Republican candidates battling it out in the race to become California’s next governor may have provided insight at their spring convention into the enthusiasm among California Republicans for opposing “sanctuary” laws.
Opposition to California laws that protect illegal aliens. “sanctuary” laws, brought out vibrant energy from the crowds as Republican gubernatorial candidates John Cox and Travis Allen both espoused support for ending the new law. Cox went so far as to say it was the issue he would make a priority on his first day in office.
During a convention session ahead of the forum, Allen promised to undo the sanctuary state law and, according to a Sacramento Bee blog tweet, the promise provoked “Lots of cheers and high-fives.”
Lots of cheers and high-fives for @JoinTravisAllen as he promises #CAGOP2018 session that, as governor, he will undo “sanctuary state” law. Much more than gas tax repeal, that seems to be the issue getting delegates excited this weekend.
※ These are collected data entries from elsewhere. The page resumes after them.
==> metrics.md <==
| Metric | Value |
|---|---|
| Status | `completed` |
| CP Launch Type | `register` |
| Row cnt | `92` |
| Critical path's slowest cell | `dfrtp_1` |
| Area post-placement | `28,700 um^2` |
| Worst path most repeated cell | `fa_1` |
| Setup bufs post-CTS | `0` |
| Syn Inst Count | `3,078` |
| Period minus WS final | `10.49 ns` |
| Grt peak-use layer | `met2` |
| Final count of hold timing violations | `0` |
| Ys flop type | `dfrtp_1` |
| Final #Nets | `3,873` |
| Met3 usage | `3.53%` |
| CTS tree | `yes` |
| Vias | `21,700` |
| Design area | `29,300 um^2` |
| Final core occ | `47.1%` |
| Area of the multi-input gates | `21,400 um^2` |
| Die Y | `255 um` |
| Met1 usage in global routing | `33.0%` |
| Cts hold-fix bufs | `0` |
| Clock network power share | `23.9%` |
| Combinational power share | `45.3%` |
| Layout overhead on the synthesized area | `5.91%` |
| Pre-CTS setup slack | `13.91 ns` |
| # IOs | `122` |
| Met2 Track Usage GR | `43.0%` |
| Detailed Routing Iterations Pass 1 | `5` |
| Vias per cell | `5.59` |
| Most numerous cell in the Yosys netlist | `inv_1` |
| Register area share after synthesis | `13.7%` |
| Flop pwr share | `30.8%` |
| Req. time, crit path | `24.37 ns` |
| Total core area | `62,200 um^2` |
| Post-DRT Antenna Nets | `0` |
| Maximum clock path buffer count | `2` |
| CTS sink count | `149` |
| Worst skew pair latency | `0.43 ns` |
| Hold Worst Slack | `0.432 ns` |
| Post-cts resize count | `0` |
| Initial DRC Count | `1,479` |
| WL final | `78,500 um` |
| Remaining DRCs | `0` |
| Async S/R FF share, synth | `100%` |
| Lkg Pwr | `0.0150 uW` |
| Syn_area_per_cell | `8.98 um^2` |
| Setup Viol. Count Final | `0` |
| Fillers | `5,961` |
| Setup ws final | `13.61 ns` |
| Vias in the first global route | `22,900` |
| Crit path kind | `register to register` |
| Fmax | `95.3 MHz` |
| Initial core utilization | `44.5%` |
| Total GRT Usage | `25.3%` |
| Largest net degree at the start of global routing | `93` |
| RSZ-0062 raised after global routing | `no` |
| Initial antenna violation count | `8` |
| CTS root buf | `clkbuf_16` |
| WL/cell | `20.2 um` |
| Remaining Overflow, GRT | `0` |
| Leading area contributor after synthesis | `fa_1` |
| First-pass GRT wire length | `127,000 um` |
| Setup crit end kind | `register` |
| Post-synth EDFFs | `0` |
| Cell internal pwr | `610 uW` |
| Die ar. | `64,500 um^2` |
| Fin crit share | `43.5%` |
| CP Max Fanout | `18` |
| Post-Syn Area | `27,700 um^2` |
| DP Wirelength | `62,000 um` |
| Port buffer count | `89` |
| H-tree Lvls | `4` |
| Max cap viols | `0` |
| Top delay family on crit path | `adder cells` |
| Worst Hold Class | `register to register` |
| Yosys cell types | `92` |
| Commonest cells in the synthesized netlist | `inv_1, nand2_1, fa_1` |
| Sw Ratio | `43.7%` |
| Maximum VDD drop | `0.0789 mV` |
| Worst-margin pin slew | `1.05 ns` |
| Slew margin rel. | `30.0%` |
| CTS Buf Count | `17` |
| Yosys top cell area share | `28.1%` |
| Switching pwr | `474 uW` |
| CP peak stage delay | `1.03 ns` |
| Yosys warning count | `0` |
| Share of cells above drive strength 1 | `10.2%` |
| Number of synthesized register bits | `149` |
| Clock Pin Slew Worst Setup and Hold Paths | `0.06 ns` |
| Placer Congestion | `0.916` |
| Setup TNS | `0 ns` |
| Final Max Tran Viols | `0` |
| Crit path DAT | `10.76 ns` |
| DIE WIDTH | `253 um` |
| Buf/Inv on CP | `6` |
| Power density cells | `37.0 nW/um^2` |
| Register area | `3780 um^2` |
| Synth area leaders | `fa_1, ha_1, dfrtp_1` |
--- config.mk ---
export PLATFORM = sky130hd
export DESIGN_NAME = ao_waveform_timing_engine
export DESIGN_NICKNAME = d
export VERILOG_FILES = /design/src/rtl/ao_wave_pkg.sv /design/src/rtl/ao_waveform_timing_engine.sv
export SDC_FILE = /design/constraint.sdc
export NUM_CORES = 2
export LEC_CHECK = 0
export ABC_AREA = 1
export ABC_CLOCK_PERIOD_IN_PS = 6690
export BUFFER_PORTS_ARGS = -buffer_cell sky130_fd_sc_hd__buf_2
export CORE_AREA = 2 2 466 468
export CTS_BUF_LIST = sky130_fd_sc_hd__clkbuf_8
export CTS_CLUSTER_DIAMETER = 80
export CTS_CLUSTER_SIZE = 40
export DETAILED_ROUTE_END_ITERATION = 16
export DIE_AREA = 0 0 468 470
export PLACE_DENSITY_LB_ADDON = 0.3
export SYNTH_ARGS = -nofsm -noshare
export SYNTH_HDL_FRONTEND = slang
export SYNTH_SLANG_ARGS = --single-unit
--- constraint.sdc ---
create_clock -name clk_sys -period 6.69 [get_ports clk_sys]
set_input_delay 1.0035 -clock clk_sys [delete_from_list [all_inputs] [get_ports clk_sys]]
set_output_delay 1.0035 -clock clk_sys [all_outputs]
set_load 0.01 [all_outputs]
`src/core/mlf_pkg.sv`:
```
// constants and types for the multi-lane fast read engine
package mlf_pkg;
  localparam logic [7:0] OP_DUAL_OUT = 8'h3B;
  localparam logic [7:0] OP_QUAD_OUT = 8'h6B;
  localparam logic [7:0] OP_DUAL_IO = 8'hBB;
  localparam logic [7:0] OP_QUAD_IO = 8'hEB;
  localparam logic [4:0] OPC_CLK_SINGLE = 5'd8;
  localparam logic [4:0] OPC_CLK_FOUR = 5'd2;
  localparam logic [4:0] ADDR_CLK_1 = 5'd24;
  localparam logic [4:0] ADDR_CLK_2 = 5'd12;
  localparam logic [4:0] ADDR_CLK_4 = 5'd6;
  localparam logic [4:0] MODE_CLK_2 = 5'd4;
  localparam logic [4:0] MODE_CLK_4 = 5'd2;
  localparam logic [4:0] DUMMY_CLK_OUT = 5'd8;
  localparam logic [4:0] DUMMY_CLK_QUAD_IO = 5'd4;
  localparam logic [1:0] CONT_SELECT_VAL = 2'b10;
  localparam logic [1:0] DUMMY_SEL_RST = 2'b00;
  localparam logic WRAP_DISABLE_RST = 1'b1;
  localparam logic [1:0] WRAP_LEN_RST = 2'b00;
  localparam logic [7:0] WRAP_MASK_BASE = 8'h07;
  localparam logic [23:0] ADDR_RST = 24'h000000;
  typedef enum logic [2:0] {ST_IDLE, ST_OPCODE, ST_ADDR, ST_MODE, ST_DUMMY, ST_DATA,
                            ST_IGNORE} mlf_state_e;
  typedef enum logic [1:0] {K_DUAL_OUT, K_QUAD_OUT, K_DUAL_IO, K_QUAD_IO} mlf_kind_e;
  typedef enum logic [1:0] {C_NONE, C_DUAL, C_QUAD} mlf_cont_e;
endpackage

```
`src/core/mlf_engine.sv`:
```
// multi-lane fast read engine with its read-data fifo
`timescale 1ns/1ns

module mlf_fifo #(
  parameter int WIDTH = 8,
  parameter int DEPTH = 8
) (
  input wire logic clock_in,
  input wire logic rst_in,
  input wire logic clear_in,
  input wire logic in_valid_in,
  output logic in_ready_out,
  input wire logic [WIDTH-1:0] in_data_in,
  output logic out_valid_out,
  input wire logic out_ready_in,
  output logic [WIDTH-1:0] out_data_out,
  output logic [$clog2(DEPTH+1)-1:0] count_out
);
  localparam int AW = $clog2(DEPTH);
  logic [WIDTH-1:0] mem_r [DEPTH];
  logic [AW-1:0] wp_r;
  logic [AW-1:0] rp_r;
  logic [$clog2(DEPTH+1)-1:0] cnt_r;
  wire push_w = in_valid_in && in_ready_out;
  wire pop_w = out_valid_out && out_ready_in;
  assign in_ready_out = (cnt_r != DEPTH[$clog2(DEPTH+1)-1:0]);
  assign out_valid_out = (cnt_r != '0);
  assign out_data_out = mem_r[rp_r];
  assign count_out = cnt_r;
  always_ff @(posedge clock_in) begin
    if (push_w) mem_r[wp_r] <= in_data_in;
  end
  always_ff @(posedge clock_in) begin
    if (rst_in || clear_in) begin
      wp_r <= '0;
      rp_r <= '0;
      cnt_r <= '0;
    end else begin
      if (push_w) wp_r <= (wp_r == AW'(DEPTH - 1)) ? '0 : wp_r + 1'b1;
      if (pop_w) rp_r <= (rp_r == AW'(DEPTH - 1)) ? '0 : rp_r + 1'b1;
      cnt_r <= cnt_r + (push_w ? 1'b1 : 1'b0) - (pop_w ? 1'b1 : 1'b0);
    end
  end
endmodule

module mlf_engine
  import mlf_pkg::*;
#(
  parameter int FIFO_DEPTH = 8
) (
  input wire logic clock_in,
  input wire logic rst_in,
  input wire logic spi_clk_in,
  input wire logic spi_sel_n_in,
  input wire logic [3:0] io_lane_in,
  output logic [3:0] io_lane_out,
  output logic [3:0] io_lane_oe_out,
  input wire logic quad_lane_enable_in,
  input wire logic write_in_progress_in,
  input wire logic four_lane_command_mode_in,
  input wire logic wrap_set_in,
  input wire logic wrap_disable_in,
  input wire logic [1:0] wrap_length_sel_in,
  input wire logic param_set_in,
  input wire logic [1:0] dummy_count_sel_in,
  input wire logic soft_reset_in,
  output logic [23:0] mem_addr_out,
  output logic mem_ready_out,
  input wire logic mem_valid_in,
  input wire logic [7:0] mem_data_in,
  output logic cont_active_out
);
  localparam int CW = $clog2(FIFO_DEPTH+1);
  // pins come from the host's domain: two flops before any use
  logic [5:0] sync1_r;
  logic [5:0] sync2_r;
  logic sclk_d_r;
  logic sel_d_r;
  mlf_state_e state_r;
  mlf_kind_e kind_r;
  mlf_cont_e cont_r;
  logic [4:0] cnt_r;
  logic [23:0] sh_r;
  logic [23:0] addr_r;
  logic fetch_r;
  logic mem_ready_r;
  logic wrap_act_r;
  logic wrap_disable_r;
  logic [1:0] wrap_len_r;
  logic [1:0] dummy_sel_r;
  logic [7:0] out_sh_r;
  logic [1:0] out_left_r;
  logic [3:0] lane_r;
  logic [3:0] oe_r;
  logic [CW-1:0] fill_w;
  logic fifo_in_ready_w;
  logic [7:0] fifo_data_w;
  logic cont_act_r;
  wire sclk_w = sync2_r[5];
  wire sel_n_w = sync2_r[4];
  wire [3:0] io_w = sync2_r[3:0];
  wire rise_w = sclk_w && !sclk_d_r && !sel_n_w;
  wire fall_w = !sclk_w && sclk_d_r && !sel_n_w;
  wire frame_start_w = !sel_n_w && sel_d_r;
  wire last_w = (cnt_r == 5'd0);
  wire qpi_w = four_lane_command_mode_in;
  wire in_one_w = (state_r == ST_OPCODE) ? !qpi_w :
                  (kind_r == K_DUAL_OUT || kind_r == K_QUAD_OUT);
  wire in_two_w = (state_r != ST_OPCODE) && (kind_r == K_DUAL_IO);
  wire out_two_w = (kind_r == K_DUAL_OUT || kind_r == K_DUAL_IO);
  // msb first, highest lane carries the higher bit
  wire [23:0] sh_nxt = in_one_w ? {sh_r[22:0], io_w[0]} :
                       in_two_w ? {sh_r[21:0], io_w[1:0]} : {sh_r[19:0], io_w};
  wire [7:0] op_w = sh_nxt[7:0];
  wire [1:0] mode_sel_w = sh_nxt[5:4];
  wire op_dual_out_w = (op_w == OP_DUAL_OUT) && !qpi_w;
  wire op_quad_out_w = (op_w == OP_QUAD_OUT) && !qpi_w && quad_lane_enable_in;
  wire op_dual_io_w = (op_w == OP_DUAL_IO) && !qpi_w;
  wire op_quad_io_w = (op_w == OP_QUAD_IO) && quad_lane_enable_in;
  wire op_ok_w = !write_in_progress_in &&
                 (op_dual_out_w || op_quad_out_w || op_dual_io_w || op_quad_io_w);
  wire mlf_kind_e op_kind_w = op_dual_out_w ? K_DUAL_OUT : op_quad_out_w ? K_QUAD_OUT :
                              op_dual_io_w ? K_DUAL_IO : K_QUAD_IO;
  wire mlf_kind_e cont_kind_w = (cont_r == C_DUAL) ? K_DUAL_IO : K_QUAD_IO;
  wire [4:0] addr_clk_w = (kind_r == K_DUAL_IO) ? ADDR_CLK_2 :
                          (kind_r == K_QUAD_IO) ? ADDR_CLK_4 : ADDR_CLK_1;
  wire [4:0] op_addr_clk_w = (op_kind_w == K_DUAL_IO) ? ADDR_CLK_2 :
                             (op_kind_w == K_QUAD_IO) ? ADDR_CLK_4 : ADDR_CLK_1;
  wire [4:0] cont_addr_clk_w = (cont_r == C_DUAL) ? ADDR_CLK_2 : ADDR_CLK_4;
  // four-lane dummies 0/2/4/6; mode byte's 2 clocks not included
  wire [4:0] io_dummy_w = (kind_r == K_DUAL_IO) ? 5'd0 :
                          qpi_w ? {2'b00, dummy_sel_r, 1'b0} : DUMMY_CLK_QUAD_IO;
  wire [7:0] wrap_mask_w = 8'((WRAP_MASK_BASE << wrap_len_r) | WRAP_MASK_BASE);
  wire [23:0] addr_inc_w = addr_r + 24'd1;
  // wrap stays in aligned section; else linear advance
  wire [23:0] addr_next_w = wrap_act_r ?
      {addr_r[23:8], (addr_r[7:0] & ~wrap_mask_w) | (addr_inc_w[7:0] & wrap_mask_w)} :
      addr_inc_w;
  wire accept_w = mem_valid_in && mem_ready_r && fifo_in_ready_w;
  wire pop_w = fall_w && (state_r == ST_DATA) && (out_left_r == 2'd0);
  wire [7:0] byte_w = fifo_data_w;
  // reset to the idle levels (clock low, select high) so no false edge follows
  always_ff @(posedge clock_in) begin
    if (rst_in) begin
      sync1_r <= 6'h10;
      sync2_r <= 6'h10;
      sclk_d_r <= 1'b0;
      sel_d_r <= 1'b1;
    end else begin
      sync1_r <= {spi_clk_in, spi_sel_n_in, io_lane_in};
      sync2_r <= sync1_r;
      sclk_d_r <= sclk_w;
      sel_d_r <= sel_n_w;
    end
  end
  always_ff @(posedge clock_in) begin
    if (rst_in) begin
      wrap_disable_r <= WRAP_DISABLE_RST;
      wrap_len_r <= WRAP_LEN_RST;
      dummy_sel_r <= DUMMY_SEL_RST;
    end else begin
      if (wrap_set_in) begin
        wrap_disable_r <= wrap_disable_in;
        wrap_len_r <= wrap_length_sel_in;
      end
      if (soft_reset_in) dummy_sel_r <= DUMMY_SEL_RST;
      else if (param_set_in) dummy_sel_r <= dummy_count_sel_in;
    end
  end

  always_ff @(posedge clock_in) begin
    if (rst_in || sel_n_w) begin
      state_r <= ST_IDLE;
      cnt_r <= 5'd0;
      sh_r <= 24'h000000;
    end else if (frame_start_w) begin
      sh_r <= 24'h000000;
      if (write_in_progress_in) begin
        state_r <= ST_IGNORE;
      // frame opens straight at the address
      end else if (cont_r != C_NONE) begin
        state_r <= ST_ADDR;
        kind_r <= cont_kind_w;
        cnt_r <= cont_addr_clk_w - 5'd1;
      end else begin
        state_r <= ST_OPCODE;
        cnt_r <= (qpi_w ? OPC_CLK_FOUR : OPC_CLK_SINGLE) - 5'd1;
      end
    end else if (rise_w) begin
      sh_r <= sh_nxt;
      cnt_r <= cnt_r - 5'd1;
      unique case (state_r)
        ST_OPCODE: if (last_w) begin
          state_r <= op_ok_w ? ST_ADDR : ST_IGNORE;
          kind_r <= op_kind_w;
          cnt_r <= op_addr_clk_w - 5'd1;
        end
        ST_ADDR: if (last_w) begin
          state_r <= (kind_r == K_DUAL_IO || kind_r == K_QUAD_IO) ? ST_MODE : ST_DUMMY;
          cnt_r <= (kind_r == K_DUAL_IO) ? MODE_CLK_2 - 5'd1 :
                   (kind_r == K_QUAD_IO) ? MODE_CLK_4 - 5'd1 : DUMMY_CLK_OUT - 5'd1;
        end
        ST_MODE: if (last_w) begin
          // quad io dummies follow the mode byte
          state_r <= (io_dummy_w == 5'd0) ? ST_DATA : ST_DUMMY;
          cnt_r <= io_dummy_w - 5'd1;
        end
        ST_DUMMY: if (last_w) state_r <= ST_DATA;
        ST_IDLE, ST_DATA, ST_IGNORE: cnt_r <= cnt_r;
      endcase
    end
  end

  always_ff @(posedge clock_in) begin
    if (rst_in) begin
      cont_r <= C_NONE;
    end else if (rise_w && state_r == ST_MODE && last_w) begin
      // only bits 5:4 matter; anything else ends it
      cont_r <= (mode_sel_w != CONT_SELECT_VAL) ? C_NONE :
                (kind_r == K_DUAL_IO) ? C_DUAL : C_QUAD;
    end
  end
  always_ff @(posedge clock_in) cont_act_r <= !rst_in && (cont_r != C_NONE);
  // prefetch starts once the address is in, giving the dummies as latency
  always_ff @(posedge clock_in) begin
    if (rst_in || sel_n_w) begin
      fetch_r <= 1'b0;
      mem_ready_r <= 1'b0;
      wrap_act_r <= 1'b0;
      addr_r <= ADDR_RST;
    end else begin
      // one slot of slack covers the registered ready
      mem_ready_r <= fetch_r && (fill_w < CW'(FIFO_DEPTH - 1));
      if (rise_w && state_r == ST_ADDR && last_w) begin
        fetch_r <= 1'b1;
        addr_r <= sh_nxt;
        // wrap only for single-lane quad io
        wrap_act_r <= (kind_r == K_QUAD_IO) && !qpi_w && !wrap_disable_r;
      end else if (accept_w) begin
        addr_r <= addr_next_w;
      end
    end
  end

  // serialise bytes onto two or four lanes
  always_ff @(posedge clock_in) begin
    if (rst_in || sel_n_w) begin
      out_sh_r <= 8'h00;
      out_left_r <= 2'd0;
      lane_r <= 4'h0;
      oe_r <= 4'h0;
    end else if (fall_w && state_r == ST_DATA) begin
      oe_r <= out_two_w ? 4'h3 : 4'hF;
      if (out_left_r == 2'd0) begin
        lane_r <= out_two_w ? {2'b00, byte_w[7:6]} : byte_w[7:4];
        out_sh_r <= out_two_w ? {byte_w[5:0], 2'b00} : {byte_w[3:0], 4'h0};
        out_left_r <= out_two_w ? 2'd3 : 2'd1;
      end else begin
        lane_r <= out_two_w ? {2'b00, out_sh_r[7:6]} : out_sh_r[7:4];
        out_sh_r <= out_two_w ? {out_sh_r[5:0], 2'b00} : {out_sh_r[3:0], 4'h0};
        out_left_r <= out_left_r - 2'd1;
      end
    end
  end

  mlf_fifo #(.WIDTH(8), .DEPTH(FIFO_DEPTH)) u_fifo (
    .clock_in(clock_in),
    .rst_in(rst_in),
    .clear_in(sel_n_w),
    .in_valid_in(mem_valid_in && mem_ready_r),
    .in_ready_out(fifo_in_ready_w),
    .in_data_in(mem_data_in),
    .out_valid_out(),
    .out_ready_in(pop_w),
    .out_data_out(fifo_data_w),
    .count_out(fill_w)
  );

  assign io_lane_out = lane_r;
  assign io_lane_oe_out = oe_r;
  assign mem_addr_out = addr_r;
  assign mem_ready_out = mem_ready_r;
  assign cont_active_out = cont_act_r;
endmodule

```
— Alexei Koseff (@CapitolAlert) May 5, 2018
“Sanctuary” laws generally seek to protect foreign nationals illegally present in the U.S. from federal immigration laws, often prohibiting local law enforcement from cooperating with federal law enforcement officials. Federal officials have stressed the danger of moves that seek to prevent federal officials from apprehending illegal aliens from state and local detention facilities. Apprehensions in neighborhoods and public spaces can result in greater danger for law enforcement, those apprehended, and the public.
Tangible opposition to California’s sanctuary state laws has grown rapidly in recent weeks, with one city after another dropping like dominos after the city council members of Los Alamitos voted in March to reject SB54 and file an amicus brief to join the U.S. Department of Justice’s lawsuit against three of California’s sanctuary laws.
As Breitbart’s Joel Pollak previously reported, “The lawsuit seeks to invalidate three state laws — the Immigrant Worker Protection Act (HB 450), the Inspection and Review of Facilities Housing Federal Detainees law (AB 103); and the California Values Act (SB 54) — under the Supremacy Clause of the U.S. Constitution”
Orange County’s board of supervisors followed the Orange County city’s example and voted unanimously to join the DOJ lawsuit as well. Fifteen more cities joined the lawsuit by mid-April.
Gov. Brown took to a stage at the National Press Club in Washington, DC, on April 17, blasting “low-life politicians” for the rising opposition to his state’s sanctuary laws.
San Diego County’s board of supervisors voted shortly thereafter to join the lawsuit and just days ago Tuolumne County became the third county to join in opposing the sanctuary law and comply with federal immigration law. Tuolumne’s board of supervisors voted unanimously on the issue.